There are a lot of people who have no concept of the technical details involved in working on a game like Warcraft III, and so they appear to offer absolutely no respect to the developers who tried to make Reforged. There are some really interesting theoretical accomplishments inside of the Reforged engine like how the limits to the number of units on the map that can visually display were fixed, and the new Reforged model format allows users to mix and match HD and SD content inside of a model, while having both chunks of the model formatted differently, each with their own version. This is great if you are trying to make models with model blending and you have one specific component that fits well even with the higher fidelity graphics and you want to just merge it in. Reforged also has an HTML based menu which means that you can change button behaviors and develop mods such as Pad's Ladder which would have been incredibly difficult to mod into the non-Reforged menu UI and you can also do tricks like this to make dropdowns with more than 4 races.

So there are a bunch of interesting things going on in Reforged and if the developers had done better stability testing on the overall experience (desyncs, drops, latency, etc) there are certainly clear signs that pieces of the work done on Reforged were the technically challenging and correct steps to take to get towards that feeling we all had when Pete Stilwell was on the stage announcing Reforged.

But again, even back in 2018 I wanted to feel the experience of playing the Blizzard Entertainment Reforged experience and I also wanted to reach out into the ephemeral fabrics of reality and somehow catch the Warsmash engine developer experience.

And this brings me to my current dilemma. Frequently I read trash on the forums and on discord where people rant about this or that, talking extensively about some hypothetical update to Reforged that we all know is never going to happen that they feel should be necessary for their game experience, and for me one of the shining lights in the trash was people who actually take the time to learn enough about Reforged to use my Retera Model Studio Reforged Hack junk tools to make things that actually look pretty decent. Those people who are actually enjoying Reforged, as a result, communicate with me out of necessity sometimes and I am reminded they exist.

And so, I find myself face with these two diametrically and ideologically opposed options for how to spend my time:
(1) Support the Blizzard game that I love by making updates to Retera Model Studio Reforged version
(2) Support my personal lust for an imaginary but rewarding sense of power and freedom by working on my Warsmash engine

To be honest, sometimes recently with the grim COVID19 world there are times where I go for rather long stretches of time only doing my day job and not catching the time for hobbies. But, when I have had hobby time, I've almost exclusively been trying to pour it into (2) above, into Warsmash, and not into Retera Model Studio Reforged.

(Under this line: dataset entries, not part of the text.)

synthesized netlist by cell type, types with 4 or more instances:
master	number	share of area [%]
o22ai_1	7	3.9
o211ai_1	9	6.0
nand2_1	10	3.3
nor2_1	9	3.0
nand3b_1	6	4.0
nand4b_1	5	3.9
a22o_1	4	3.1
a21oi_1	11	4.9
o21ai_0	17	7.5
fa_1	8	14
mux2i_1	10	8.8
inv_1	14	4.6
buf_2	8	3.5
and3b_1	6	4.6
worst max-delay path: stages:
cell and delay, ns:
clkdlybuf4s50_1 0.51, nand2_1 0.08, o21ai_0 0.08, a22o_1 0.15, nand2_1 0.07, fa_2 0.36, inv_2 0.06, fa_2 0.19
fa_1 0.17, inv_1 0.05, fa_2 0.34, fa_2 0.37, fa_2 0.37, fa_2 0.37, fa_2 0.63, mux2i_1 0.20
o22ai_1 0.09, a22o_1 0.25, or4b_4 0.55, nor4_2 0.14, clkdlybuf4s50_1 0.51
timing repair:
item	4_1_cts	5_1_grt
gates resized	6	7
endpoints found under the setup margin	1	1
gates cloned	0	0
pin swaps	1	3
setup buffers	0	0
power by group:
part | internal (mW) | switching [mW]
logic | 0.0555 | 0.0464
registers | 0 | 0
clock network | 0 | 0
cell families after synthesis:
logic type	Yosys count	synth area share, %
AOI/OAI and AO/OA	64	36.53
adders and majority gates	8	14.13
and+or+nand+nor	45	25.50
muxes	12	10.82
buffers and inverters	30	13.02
`design.v`:
```
`timescale 1ns/1ns
module CLA_4bit (input [3:0] A , B ,input cin , output [3:0] S , output Co);
	wire [3:0] p ,g ;
	wire [4:0] c;
	assign c[0] = cin;
	assign Co = c[4] ;
	genvar i;
	generate
		for (i =0 ; i < 4 ; i = i+1) begin: lookaheads
			assign #7 g[i] = A[i] & B[i];
			assign #7 p[i] = A[i]|B[i] ;
			assign #14 c[i+1] = g[i]| (p[i]&c[i]);
			assign #7.1 S[i]=A[i]^c[i]^B[i];
		end
	endgenerate
endmodule
module CRA_8bit (input [7:0] A , B ,input cin , output [7:0] S , output Co);
	wire cout;
	CLA_4bit a1 (A[3:0] , B[3:0],cin , S[3:0] , cout);
	CLA_4bit a2 (A[7:4] , B[7:4],cout , S[7:4] , Co);
endmodule
`timescale 1ns/1ns
module ALU_2(input [7:0]a,b,input[2:0]f,output [7:0]w,output c,output z);
	wire s;
	reg cin=1'b0;
	reg [7:0]bsel,m;
	wire [7:0] sum;
	CRA_8bit adder(a,bsel,cin,sum,c);
	assign bsel=(f[1]&f[0])?b>>1:
  		(~f[1]&f[0])?b<<1:
  		(~f[1]&~f[0])?b:8'b0;
	assign s=sum[7];
	assign m=(f[1]&~f[0]&s)?b:
   		(f[1]&~f[0]&~s)?a:
  		(~(f[1]&~f[0]))?sum:8'b0;
	assign en=f[2]&~f[1]&~f[0];
	assign w=en?8'b0:
  		(f[2]==1'b0)?m:
  		(f==3'b100)?8'b0:
  		(f==3'b101)?a|b:
  		(f==3'b110)?a&b:
  		(f==3'b111)?b<<1:8'b0;
	assign z=~|w;
endmodule
```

And I guess in a sense that means I'm becoming toxic, disappearing perhaps, like other people who did lots of Warcraft III stuff like Magos have done who seem to be entirely gone. It's just that I'm disappearing to my new warcraft...
So, I am not promising that I will change my decisions either way, but I was interested in what kind of poll responses I would get on this question: should I spend time on (1) Retera Model Studio -- a community service project or (2) Warsmash -- a self serving project.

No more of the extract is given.